--- Data to process Enclosed Below ---

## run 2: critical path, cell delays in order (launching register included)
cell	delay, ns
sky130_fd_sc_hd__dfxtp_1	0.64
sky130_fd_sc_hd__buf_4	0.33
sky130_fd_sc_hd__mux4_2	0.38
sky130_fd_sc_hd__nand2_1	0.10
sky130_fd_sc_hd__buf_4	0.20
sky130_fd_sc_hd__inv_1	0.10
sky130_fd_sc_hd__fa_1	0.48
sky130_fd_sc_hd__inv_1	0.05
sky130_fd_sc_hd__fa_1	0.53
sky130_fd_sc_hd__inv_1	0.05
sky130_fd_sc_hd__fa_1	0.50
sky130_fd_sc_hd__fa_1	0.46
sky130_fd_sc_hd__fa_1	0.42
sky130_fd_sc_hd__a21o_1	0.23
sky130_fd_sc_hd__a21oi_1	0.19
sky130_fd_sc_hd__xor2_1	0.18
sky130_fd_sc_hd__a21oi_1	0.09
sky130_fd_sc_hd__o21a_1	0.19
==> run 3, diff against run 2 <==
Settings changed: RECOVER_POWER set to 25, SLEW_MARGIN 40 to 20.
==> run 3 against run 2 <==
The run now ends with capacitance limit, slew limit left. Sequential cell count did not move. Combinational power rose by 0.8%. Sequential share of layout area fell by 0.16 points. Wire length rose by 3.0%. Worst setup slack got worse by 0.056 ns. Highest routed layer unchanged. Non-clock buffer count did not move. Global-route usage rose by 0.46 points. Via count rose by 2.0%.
==> config.mk <==
export PLATFORM = sky130hd
export DESIGN_NAME = tt_sweep_ctrl
export DESIGN_NICKNAME = d
export VERILOG_FILES = /design/src/rtl/tt_sweep_ctrl.sv
export SDC_FILE = /design/constraint.sdc
export NUM_CORES = 1
export LEC_CHECK = 0
export CAP_MARGIN = 30
export CELL_PAD_IN_SITES_DETAIL_PLACEMENT = 0
export CELL_PAD_IN_SITES_GLOBAL_PLACEMENT = 1
export CORE_MARGIN = 5
export CORE_UTILIZATION = 42
export CTS_CLUSTER_DIAMETER = 100
export CTS_CLUSTER_SIZE = 16
export DETAILED_ROUTE_END_ITERATION = 12
export MAX_ROUTING_LAYER = met4
export PLACE_DENSITY_LB_ADDON = 0.12
export SETUP_SLACK_MARGIN = 0.15
export SLEW_MARGIN = 15
export SYNTH_ARGS = -nofsm -noshare
export SYNTH_HDL_FRONTEND = slang
export SYNTH_SLANG_ARGS = --single-unit
==> constraint.sdc <==
create_clock -name clk -period 3.6 [get_ports clk]
set_input_delay 0.54 -clock clk [delete_from_list [all_inputs] [get_ports clk]]
set_output_delay 0.54 -clock clk [all_outputs]
set_load 0.05 [all_outputs]
==> src/rtl/video_timing_gen_if.sv <==
// Video timing output bundle: raster position, sync/enable and test-pattern pixel data.
// The generator drives the master side; sinks (encoder, pattern checker) use the slave side.
interface video_timing_gen_if;
    logic [9:0] CX;
    logic [9:0] CY;
    logic       VDE;
    logic [1:0] CD;
    logic       frame_start;
    logic       line_end;
    logic [7:0] red;
    logic [7:0] green;
    logic [7:0] blue;

    modport master (output CX, CY, VDE, CD, frame_start, line_end, red, green, blue);
    modport slave  (input  CX, CY, VDE, CD, frame_start, line_end, red, green, blue);
endinterface

==> src/rtl/video_timing_gen.sv <==
// Raster timing generator with registered, zero-skew position/sync/enable outputs.
// Optional colour-bar test pattern is built only when TEST_PATTERN_EN is defined.
module video_timing_gen #(
    parameter int H_ACTIVE = 640,
    parameter int H_FP     = 16,
    parameter int H_SYNC   = 96,
    parameter int H_BP     = 48,
    parameter int V_ACTIVE = 480,
    parameter int V_FP     = 10,
    parameter int V_SYNC   = 2,
    parameter int V_BP     = 33,
    parameter bit SYNC_POL = 1'b0
) (
    input  logic               pixclk,
    input  logic               rst,
    video_timing_gen_if.master vid
);
    localparam int H_TOTAL = H_ACTIVE + H_FP + H_SYNC + H_BP;
    localparam int V_TOTAL = V_ACTIVE + V_FP + V_SYNC + V_BP;

    localparam logic [9:0] H_LAST   = 10'(H_TOTAL - 1);
    localparam logic [9:0] V_LAST   = 10'(V_TOTAL - 1);
    localparam logic [9:0] H_ACT    = 10'(H_ACTIVE);
    localparam logic [9:0] V_ACT    = 10'(V_ACTIVE);
    localparam logic [9:0] HS_BEGIN = 10'(H_ACTIVE + H_FP);
    localparam logic [9:0] HS_END   = 10'(H_ACTIVE + H_FP + H_SYNC);
    localparam logic [9:0] VS_BEGIN = 10'(V_ACTIVE + V_FP);
    localparam logic [9:0] VS_END   = 10'(V_ACTIVE + V_FP + V_SYNC);

    logic       running;
    logic [9:0] cx_q, cy_q;
    logic [9:0] nx, ny;
    logic       vde_n, hs_act, vs_act;
    logic       vde_q, fs_q, le_q;
    logic [1:0] cd_q;
    logic [23:0] rgb_q;

    // All decodes are taken from the next position so they land in the same
    // register stage as CX/CY; the first cycle out of reset presents 0,0.
    always_comb begin
        nx = '0;
        ny = '0;
        if (running) begin
            if (cx_q == H_LAST) begin
                nx = '0;
                ny = (cy_q == V_LAST) ? 10'd0 : cy_q + 10'd1;
            end else begin
                nx = cx_q + 10'd1;
                ny = cy_q;
            end
        end
    end

    assign vde_n  = (nx < H_ACT) && (ny < V_ACT);
    assign hs_act = (nx >= HS_BEGIN) && (nx < HS_END);
    assign vs_act = (ny >= VS_BEGIN) && (ny < VS_END);

    always_ff @(posedge pixclk) begin
        if (rst) begin
            running <= 1'b0;
            cx_q    <= '0;
            cy_q    <= '0;
            vde_q   <= 1'b0;
            cd_q    <= {~SYNC_POL, ~SYNC_POL};
            fs_q    <= 1'b0;
            le_q    <= 1'b0;
        end else begin
            running <= 1'b1;
            cx_q    <= nx;
            cy_q    <= ny;
            vde_q   <= vde_n;
            cd_q    <= {(vs_act ? SYNC_POL : ~SYNC_POL), (hs_act ? SYNC_POL : ~SYNC_POL)};
            fs_q    <= (nx == 10'd0) && (ny == 10'd0);
            le_q    <= (nx == H_LAST);
        end
    end

`ifdef TEST_PATTERN_EN
    logic [2:0] bar;

    // Bars are 80 pixels wide; anything past the eighth bar decodes as black.
    always_comb begin
        if      (nx < 10'd80)  bar = 3'd0;
        else if (nx < 10'd160) bar = 3'd1;
        else if (nx < 10'd240) bar = 3'd2;
        else if (nx < 10'd320) bar = 3'd3;
        else if (nx < 10'd400) bar = 3'd4;
        else if (nx < 10'd480) bar = 3'd5;
        else if (nx < 10'd560) bar = 3'd6;
        else                   bar = 3'd7;
    end

    always_ff @(posedge pixclk) begin
        if (rst || !vde_n) rgb_q <= '0;
        else               rgb_q <= {{8{~bar[1]}}, {8{~bar[2]}}, {8{~bar[0]}}};
    end
`else
    assign rgb_q = '0;
`endif

    assign vid.CX          = cx_q;
    assign vid.CY          = cy_q;
    assign vid.VDE         = vde_q;
    assign vid.CD          = cd_q;
    assign vid.frame_start = fs_q;
    assign vid.line_end    = le_q;
    assign vid.red         = rgb_q[23:16];
    assign vid.green       = rgb_q[15:8];
    assign vid.blue        = rgb_q[7:0];
endmodule

==> src/flat_wrapper.sv <==
// flat-port wrapper written by rule: the top's interface ports become plain ports
module video_timing_gen_flat 
#(
    parameter int H_ACTIVE = 640,
    parameter int H_FP     = 16,
    parameter int H_SYNC   = 96,
    parameter int H_BP     = 48,
    parameter int V_ACTIVE = 480,
    parameter int V_FP     = 10,
    parameter int V_SYNC   = 2,
    parameter int V_BP     = 33,
    parameter bit SYNC_POL = 1'b0
)
  (pixclk, rst, vid_CX, vid_CY, vid_VDE, vid_CD, vid_frame_start, vid_line_end, vid_red, vid_green, vid_blue);
  video_timing_gen_if vid_i ();
  input  logic pixclk;
  input  logic rst;
  output wire logic [$bits(vid_i.CX)-1:0] vid_CX;
  output wire logic [$bits(vid_i.CY)-1:0] vid_CY;
  output wire logic [$bits(vid_i.VDE)-1:0] vid_VDE;
  output wire logic [$bits(vid_i.CD)-1:0] vid_CD;
  output wire logic [$bits(vid_i.frame_start)-1:0] vid_frame_start;
  output wire logic [$bits(vid_i.line_end)-1:0] vid_line_end;
  output wire logic [$bits(vid_i.red)-1:0] vid_red;
  output wire logic [$bits(vid_i.green)-1:0] vid_green;
  output wire logic [$bits(vid_i.blue)-1:0] vid_blue;
  assign vid_CX = vid_i.CX;
  assign vid_CY = vid_i.CY;
  assign vid_VDE = vid_i.VDE;
  assign vid_CD = vid_i.CD;
  assign vid_frame_start = vid_i.frame_start;
  assign vid_line_end = vid_i.line_end;
  assign vid_red = vid_i.red;
  assign vid_green = vid_i.green;
  assign vid_blue = vid_i.blue;
  video_timing_gen #(.H_ACTIVE(H_ACTIVE), .H_FP(H_FP), .H_SYNC(H_SYNC), .H_BP(H_BP), .V_ACTIVE(V_ACTIVE), .V_FP(V_FP), .V_SYNC(V_SYNC), .V_BP(V_BP), .SYNC_POL(SYNC_POL)) u_core (.pixclk(pixclk), .rst(rst), .vid(vid_i));
endmodule
==> config.mk <==
export PLATFORM = sky130hd
export DESIGN_NAME = video_timing_gen_flat
export DESIGN_NICKNAME = d
export VERILOG_FILES = /design/src/rtl/video_timing_gen_if.sv /design/src/rtl/video_timing_gen.sv /design/src/flat_wrapper.sv
export SDC_FILE = /design/constraint.sdc
export NUM_CORES = 1
export LEC_CHECK = 0
export CELL_PAD_IN_SITES_DETAIL_PLACEMENT = 0
export CELL_PAD_IN_SITES_GLOBAL_PLACEMENT = 2
export CORE_MARGIN = 1
export CORE_UTILIZATION = 26
export DETAILED_ROUTE_END_ITERATION = 8
export GPL_TIMING_DRIVEN = 0
export HOLD_SLACK_MARGIN = 0.1
export PLACE_DENSITY_LB_ADDON = 0.25
export SETUP_SLACK_MARGIN = 0.15
export SYNTH_ARGS = -nofsm -noshare
export SYNTH_HDL_FRONTEND = slang
export SYNTH_SLANG_ARGS = --single-unit
==> constraint.sdc <==
create_clock -name pixclk -period 2.92 [get_ports pixclk]
set_input_delay 0.73 -clock pixclk [delete_from_list [all_inputs] [get_ports pixclk]]
set_output_delay 0.73 -clock pixclk [all_outputs]
set_load 0.005 [all_outputs]
==> out/results.ini, run 1 <==
[placed_design]
gp_congestion = 0.7442
dp_slack_ns = -0.1730
io_buffers = 26
dp.final_hpwl_um = 3219
dpl_cell_area_um2 = 2118

[layout]
area.growth.synth_to_final_pct = 33.78
num-nets-final = 267
num_antenna_cells = 0
fin_area_um2 = 2245
drive_gt1_share_pct = 18.01
post-route-util_pct = 37.04

[power]
ir_drop_mv = 0.1435
p_per_area_nw_per_um2 = 323.0
p_leak_nw = 0.8746

[floorplanning]
io_pins = 51
die_area_um2 = 6778
core_area_um2 = 6061
die_w_um = 82.33
die_y_um = 82.33
fp-row-count = 28
start_util_pct = 27.68

[critical_path]
crit_fanout = 8
cp-start-kind = flip-flop
arrival_ns = 2.81
cp-end-kind = flip-flop
r2r-start = u_core.vid.CX[5]
reg2reg_slack_ns = 0.29
setup.worst_path.class = reg -> reg
r2r_end = u_core.vid.frame_start
cp.required_ns = 3.09
reg2reg_depth = 7

[clock_tree]
cts_made_buffers = 3
cts_tree = done
clk_latency_ns = 0.27
htreeDepth = 1
clk_pin_slew_ns = 0.09
ctsLongestPathBuffers = 2
cts_root_buf = clkbuf_8
cts_sinks = 26

[route]
antenna_left = 0
drc = 0
firstDrtPassIters = 4
wl_um = 4269
vias = 1529
routed_via_density = 4.551
first_iter_violations = 42
wl_per_cell_um = 12.71

[sta]
fmax_ghz = 0.3795
clock-skew-final_ns = 0.003514
setup_viol = 0
fin_crit_sh_pct = 90.23
hold_violations = 0
slew_viol_final = 0
worst_slack_ns = 0.2853
rsz0062_at_grt = yes
slew_headroom_pct = 57.83
finalCriticalPeriod_ns = 2.635
setup_tns_ns = 0
whs_ns = 0.5182
worst_pin_slew_ns = 0.6238

[synthesis]
ys_seq_elements = 26
syn_avg_cell_area_um2 = 8.145
postSynth.asyncResetShare_pct = 0
syn_inst = 206
ys_seq_area_share_pct = 31.02
synth_warnings = 0
synth_ff_type = dfxtp_1
synth_area_um2 = 1678
ys_types = 51
synth_edf_count = 0

[worst_hold_path]
worst_hold_startpoint = u_core.vid.CX[0]
hold_end = u_core.vid.CX[0]
hp-class = reg -> reg
hold_path_depth = 1

[global_routing]
grt_pass1_wl_um = 7038
grt_pass1_vias = 1430
grt_start_max_net_pins = 16
antenna_found_initial = 0
grt-ovfl-total = 0
track_usage_pct = 13.77

[job]
drv_cap = 0

[run_status]
outcome = completed

==> stage by stage <==
step / power [mW] / cells
2_1_floorplan: 0.4126 / 229
3_3_place_gp: 0.4262 / 330
3_5_place_dp: 0.4262 / 330
4_1_cts: 0.7372 / 334
5_1_grt: 0.7564 / 336
6_report: 0.7250 / 336
==> final cells by class <==
cell class	instances	area [um^2]
Inverter	11	41.29
Fill cell	656	3816
Tap cell	75	93.84
Clock inverter	1	30.03
Multi-Input combinational cell	159	1011
Sequential cell	26	523.0
Clock buffer	3	41.29
Timing Repair Buffer	28	275.3
Buffer	33	229.0
==> placed cells by master, fill, tap and decap left out, types with 3 or more instances in the layout <==
cell type and instances:
a21oi_1 4, and3_1 5, buf_2 3, buf_4 27
clkbuf_1 4, clkbuf_8 3, clkdlybuf4s50_1 26, conb_1 24
dfxtp_1 24, inv_1 11, nand2_1 8, nand3_1 15
nand4_1 5, nor2_1 25, nor2b_1 3, nor3_1 3
nor4_1 6, o2111ai_1 3, xnor2_1 7, xor2_1 8
==> layer usage <==
metal	vias up	GRT usage (%)	part of all wire (%)
met5	-	0	0
met2	40	22.64	44
met4	0	3.684	1.1
met1	686	18.65	51
li1	796	-	-
met3	7	1.978	4.0
==> sequential cells by signal, summed over array words and instances, names as in the netlist <==
register	count
u_core.running	1
u_core.vid.frame_start	1
u_core.vid.CD	2
u_core.vid.CY	10
u_core.vid.CX	10
u_core.vid.VDE	1
u_core.vid.line_end	1
==> worst max-delay path, stage by stage (launching register included) <==
cell	delay [ns]
dfxtp_1	0.32
clkbuf_1	0.20
nand3b_1	0.33
or3_4	0.40
or4_4	0.53
xor2_2	0.21
o2111ai_1	0.21
a2111oi_2	0.34
==> power by group <==
part / total, mW / switching (mW) / leakage, nW / internal [mW]
clock: 0.305 / 0.121 / 0.0357 / 0.184
sequential: 0.362 / 0.00351 / 0.212 / 0.358
combinational: 0.0581 / 0.0259 / 0.627 / 0.0322
total: 0.725 / 0.151 / 0.875 / 0.574
==> how the worst max path moves through the flow <==
| stage | startpoint | endpoint |
|---|---|---|
| floorplan | u_core.vid.CX[0] | u_core.vid.frame_start |
| global placement | u_core.vid.CX[0] | u_core.vid.frame_start |
| detailed placement | u_core.vid.CX[0] | u_core.vid.frame_start |
| CTS | u_core.vid.CX[0] | u_core.vid.frame_start |
| global route | u_core.vid.CX[5] | u_core.vid.frame_start |
| finish | u_core.vid.CX[5] | u_core.vid.frame_start |
==> timing repair <==
action                                  4_1_cts  5_1_grt
endpoints found under the setup margin        2        2
pin swaps                                     0        1
buffers inserted                              0        2
hold buffers                                  0        0
resized for setup                             6        3
==> synthesized netlist by cell type (2+ instances only) <==
| master | n | share of area (%) |
|---|---|---|
| and2_1 | 2 | 0.75 |
| nor4b_1 | 2 | 1.0 |
| nand2_1 | 8 | 1.8 |
| a21oi_1 | 4 | 1.2 |
| dfxtp_1 | 26 | 31 |
| nand3_1 | 15 | 4.5 |
| nor4_1 | 6 | 2.2 |
| xnor2_1 | 7 | 3.7 |
| clkbuf_1 | 4 | 0.89 |
| a31oi_1 | 2 | 0.75 |
| o22ai_1 | 2 | 0.75 |
| nand4_1 | 5 | 1.9 |
| buf_4 | 25 | 11 |
| nor2b_1 | 3 | 1.1 |
| o2111ai_1 | 3 | 1.6 |
| inv_1 | 11 | 2.5 |
| nand3b_1 | 2 | 0.89 |
| and3_1 | 5 | 1.9 |
| xor2_1 | 9 | 4.7 |
| nor2_1 | 25 | 5.6 |
| buf_2 | 3 | 0.89 |
| or4_1 | 2 | 0.89 |
| nor3_1 | 4 | 1.2 |
| ha_1 | 3 | 2.2 |
| o21ai_0 | 2 | 0.60 |
==> logic make-up after synthesis <==
logic type,count (synthesis),share of synthesized area [%]
adders and majority gates,3,2.237
muxes,1,0.5966
other,1,0.2235
AOI/OAI and AO/OA,24,11.11
and+or+nand+nor,91,30.35
buffers and inverters,44,16.11
DFF,26,31.02
xor gates and xnor gates,16,8.352
Power figures use the tool's default switching activity.
==> run 2, diff against run 1 <==
==> constraint.sdc (replaced) <==
create_clock -name pixclk -period 2.92 [get_ports pixclk]
set_input_delay 0.292 -clock pixclk [delete_from_list [all_inputs] [get_ports pixclk]]
set_output_delay 0.292 -clock pixclk [all_outputs]
set_load 0.005 [all_outputs]
==> results of run 2 <==
No change in the layout: final DEF, timing and power equal those of run 1.
===== config.mk =====
export PLATFORM = sky130hd
export DESIGN_NAME = cache_mem_arbiter
export DESIGN_NICKNAME = d
export VERILOG_FILES = /design/src/rtl/cpu_types_pkg.sv /design/src/rtl/cache_mem_arbiter.sv
export SDC_FILE = /design/constraint.sdc
export NUM_CORES = 1
export LEC_CHECK = 0
export ABC_AREA = 1
export CORE_AREA = 3 3 104 106
export CTS_CLUSTER_DIAMETER = 100
export DETAILED_ROUTE_END_ITERATION = 10
export DIE_AREA = 0 0 107 109
export PLACE_DENSITY = 0.67
export RECOVER_POWER = 100
export SLEW_MARGIN = 20
export SYNTH_ARGS = -nofsm -noshare
export SYNTH_HDL_FRONTEND = slang
export SYNTH_SLANG_ARGS = --single-unit

===== constraint.sdc =====
create_clock -name CLK -period 2.6 [get_ports CLK]
set_input_delay 0.39 -clock CLK [delete_from_list [all_inputs] [get_ports CLK]]
set_output_delay 0.39 -clock CLK [all_outputs]
set_load 0.01 [all_outputs]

--- End of Enclosed Data to process ---

All lines in the listing above from the line containing "floorplan | u_core.vid.CX[0] | u_core.vid.frame_start |" to the line containing "logic type,count (synthesis),share", inclusive, should be retyped exactly; no other lines should appear.

| floorplan | u_core.vid.CX[0] | u_core.vid.frame_start |
| global placement | u_core.vid.CX[0] | u_core.vid.frame_start |
| detailed placement | u_core.vid.CX[0] | u_core.vid.frame_start |
| CTS | u_core.vid.CX[0] | u_core.vid.frame_start |
| global route | u_core.vid.CX[5] | u_core.vid.frame_start |
| finish | u_core.vid.CX[5] | u_core.vid.frame_start |
==> timing repair <==
action                                  4_1_cts  5_1_grt
endpoints found under the setup margin        2        2
pin swaps                                     0        1
buffers inserted                              0        2
hold buffers                                  0        0
resized for setup                             6        3
==> synthesized netlist by cell type (2+ instances only) <==
| master | n | share of area (%) |
|---|---|---|
| and2_1 | 2 | 0.75 |
| nor4b_1 | 2 | 1.0 |
| nand2_1 | 8 | 1.8 |
| a21oi_1 | 4 | 1.2 |
| dfxtp_1 | 26 | 31 |
| nand3_1 | 15 | 4.5 |
| nor4_1 | 6 | 2.2 |
| xnor2_1 | 7 | 3.7 |
| clkbuf_1 | 4 | 0.89 |
| a31oi_1 | 2 | 0.75 |
| o22ai_1 | 2 | 0.75 |
| nand4_1 | 5 | 1.9 |
| buf_4 | 25 | 11 |
| nor2b_1 | 3 | 1.1 |
| o2111ai_1 | 3 | 1.6 |
| inv_1 | 11 | 2.5 |
| nand3b_1 | 2 | 0.89 |
| and3_1 | 5 | 1.9 |
| xor2_1 | 9 | 4.7 |
| nor2_1 | 25 | 5.6 |
| buf_2 | 3 | 0.89 |
| or4_1 | 2 | 0.89 |
| nor3_1 | 4 | 1.2 |
| ha_1 | 3 | 2.2 |
| o21ai_0 | 2 | 0.60 |
==> logic make-up after synthesis <==
logic type,count (synthesis),share of synthesized area [%]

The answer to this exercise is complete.